第228話 勝利
轟ッ!
二つの拳が真正面から激突した。
半径十メートルほどの地面が一気に陥没し、無数の砕石が四方へ弾け飛ぶ。
アーガの膝下で地面が大きくひび割れた。
受け止めている腕全体が激しく震えている。
暴血状態となったライドの力はあまりにも重い。
このまま押し込まれ続ければ、防御ごと叩き潰されかねない。
アーガは歯を食いしばった。もう片方の手でジョーカーカードを取り出し、右側のカードスロットへ差し込む。
「風之怒――砕岳断裂!」
直後。
ベルトから膨大な魔力が爆発した。
風圧。そして重撃。二つの力が同時に凝縮され、限界まで圧縮された巨大な槍のようにアーガの拳から炸裂する。
ライドの拳が真正面から押し返された。
二つの魔力が僅かな時間拮抗し――
同時に爆発する。
轟ッ!
アーガとライドの身体が、同時に吹き飛ばされた。
ライドは放置されていた鉱車へ激突する。
鉱車を粉々に砕き、そのまま何度も地面を転がった。それでも先に立ち上がったのはライドだった。
まだ完全に起き上がっていないアーガを見た瞬間――
背中の翼を広げる。逃げるつもりだ。
しかし。
アーガもすでに立ち上がっていた。即座に四枚のカードを交換する。
赤5――氷。
黄5――白鳥。
青3――集中印。
緑3――射術。
「冷凍形態·532号」
冷たい魔力が全身を包み込む。白鳥のカードが持つ飛行能力が発動した。アーガが軽く地面を蹴る。その身体がそのまま空へ浮かび上がった。
ライドがある程度の距離まで飛んだ、そのとき。背後から鋭い破空音が聞こえた。振り返る。
アーガが追ってきている。
「なっ……!」
アーガが片手を上げた。指先から氷の弾丸が次々に発射される。
一発一発が非常に速い。そして軌道も正確だった。
ライドは何度も進行方向を変えざるを得ない。身体を捻って氷弾を避けながら、翼を強く羽ばたかせて高度を上げる。
夜の闇。建物の影。それらを利用してアーガを振り切ろうとした。
だが――
アーガの射撃は安定していた。最初の氷弾がライドの右側を塞ぐ。二射目は下降しようとする進路へ撃ち込まれる。三射目は、塔を回り込もうとした先へ先回りするように飛んだ。
ライドは空中で急旋回するしかない。
「くそっ!」
口を開き、血弾を連続して吐き出す。血弾と氷弾が夜空で次々に衝突した。赤と白の光が空中で何度も炸裂する。二人は採掘場の上空を高速で飛び抜けていった。
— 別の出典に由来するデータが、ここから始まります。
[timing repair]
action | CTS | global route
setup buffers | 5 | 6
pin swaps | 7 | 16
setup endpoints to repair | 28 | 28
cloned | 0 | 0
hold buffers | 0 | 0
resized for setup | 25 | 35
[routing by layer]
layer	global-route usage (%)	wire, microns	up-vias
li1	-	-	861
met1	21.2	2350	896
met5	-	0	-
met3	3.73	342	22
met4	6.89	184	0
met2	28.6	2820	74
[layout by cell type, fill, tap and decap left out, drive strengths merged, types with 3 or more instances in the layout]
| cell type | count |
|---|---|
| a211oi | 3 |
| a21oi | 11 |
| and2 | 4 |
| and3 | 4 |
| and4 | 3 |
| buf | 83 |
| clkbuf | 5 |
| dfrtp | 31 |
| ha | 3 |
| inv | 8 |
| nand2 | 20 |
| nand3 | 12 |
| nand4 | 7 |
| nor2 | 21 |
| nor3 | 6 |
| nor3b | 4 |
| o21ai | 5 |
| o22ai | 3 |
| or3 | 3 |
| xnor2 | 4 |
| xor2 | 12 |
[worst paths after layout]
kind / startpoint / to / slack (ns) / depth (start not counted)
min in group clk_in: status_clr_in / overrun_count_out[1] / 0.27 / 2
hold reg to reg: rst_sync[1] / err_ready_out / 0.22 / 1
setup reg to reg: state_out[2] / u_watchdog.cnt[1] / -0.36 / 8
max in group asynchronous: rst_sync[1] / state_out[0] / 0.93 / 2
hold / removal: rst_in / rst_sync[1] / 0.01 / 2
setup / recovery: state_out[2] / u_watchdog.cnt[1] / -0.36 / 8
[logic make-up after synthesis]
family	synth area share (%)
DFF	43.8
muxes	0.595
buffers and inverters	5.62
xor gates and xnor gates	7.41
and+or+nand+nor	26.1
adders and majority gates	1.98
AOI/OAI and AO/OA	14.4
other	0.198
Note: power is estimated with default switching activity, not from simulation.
File: config.mk
export PLATFORM = sky130hd
export DESIGN_NAME = bcd_nibble_serializer
export DESIGN_NICKNAME = d
export VERILOG_FILES = /design/src/rtl/bcd_pkg.sv /design/src/rtl/bcd_digit_clamp.sv /design/src/rtl/bcd_nibble_serializer.sv
export SDC_FILE = /design/constraint.sdc
export NUM_CORES = 1
export LEC_CHECK = 0
export ABC_AREA = 1
export CAP_MARGIN = 20
export CORE_MARGIN = 2
export CORE_UTILIZATION = 25
export CTS_CLUSTER_SIZE = 40
export DETAILED_ROUTE_END_ITERATION = 10
export GPL_TIMING_DRIVEN = 0
export PLACE_DENSITY_LB_ADDON = 0.2
export SLEW_MARGIN = 15
export SYNTH_ARGS = -nofsm -noshare
export SYNTH_HDL_FRONTEND = slang
export SYNTH_SLANG_ARGS = --single-unit
File: constraint.sdc
create_clock -name clk -period 1.5 [get_ports clk]
set_input_delay 0.3 -clock clk [delete_from_list [all_inputs] [get_ports clk]]
set_output_delay 0.3 -clock clk [all_outputs]
set_load 0.01 [all_outputs]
高塔。石壁。放置された採掘用の足場。それらが次々に眼下を通り過ぎていく。
地上で暴動を起こしていた人々も、その光景に一瞬動きを止めた。
「何だ、あれ……?」
「誰かが空でライドを追ってるぞ!」
「真実を暴いた、あの若者だ!」
「あいつ、空まで飛べるのか!?」
ライドは飛べば飛ぶほど焦り始めた。
アーガの冷凍形態は、先ほどの形態ほど接近戦で爆発的な力を出せるわけではない。
だが――
空中追撃においては圧倒的に厄介だった。
集中印と射術。この二つが組み合わさることで、ライドの逃走経路は少しずつ潰されていく。
加速しようとすれば、その先へ氷弾が飛んでくる。反撃しようと振り返れば、アーガはすぐに角度を変え、次の射撃で押し込んでくる。
二人はそのまま、第四城区の反対側まで飛び続けた。
そこで――
アーガの目が鋭くなる。
「今だ」
ジョーカーカードを右側のスロットへ入れた。
再び膨大な魔力が集まる。
片手をライドへ向ける。
「冷霜鳴――穿空!」
極寒の魔力が一点へ圧縮された。水と氷が混じり合った高速弾が、一筋の白青色の光となって夜空を貫く。
ライドも危険を察知した。無理やり身体を横へ捻る。
しかし――
僅かに遅かった。
轟ッ!
右の翼へ直撃する。蝙蝠の翼の半分が一瞬で凍結し――
そのまま血肉ごと弾け飛んだ。
「ぐああああっ!」
ライドが絶叫する。
飛行高度が一気に下がった。
それでも逃げようとする。
アーガは、その機会を与えなかった。すぐにカードを交換する。
赤5――氷を抜き、赤2――水。
青3――集中印を抜き、青4――零慣性。
緑3――射術を抜き、緑5――束縛。
「潮生形態·545号」
水流の魔力がアーガの身体を包み込んだ。
そして零慣性。その力によって、空中での動きが異常なものへ変わる。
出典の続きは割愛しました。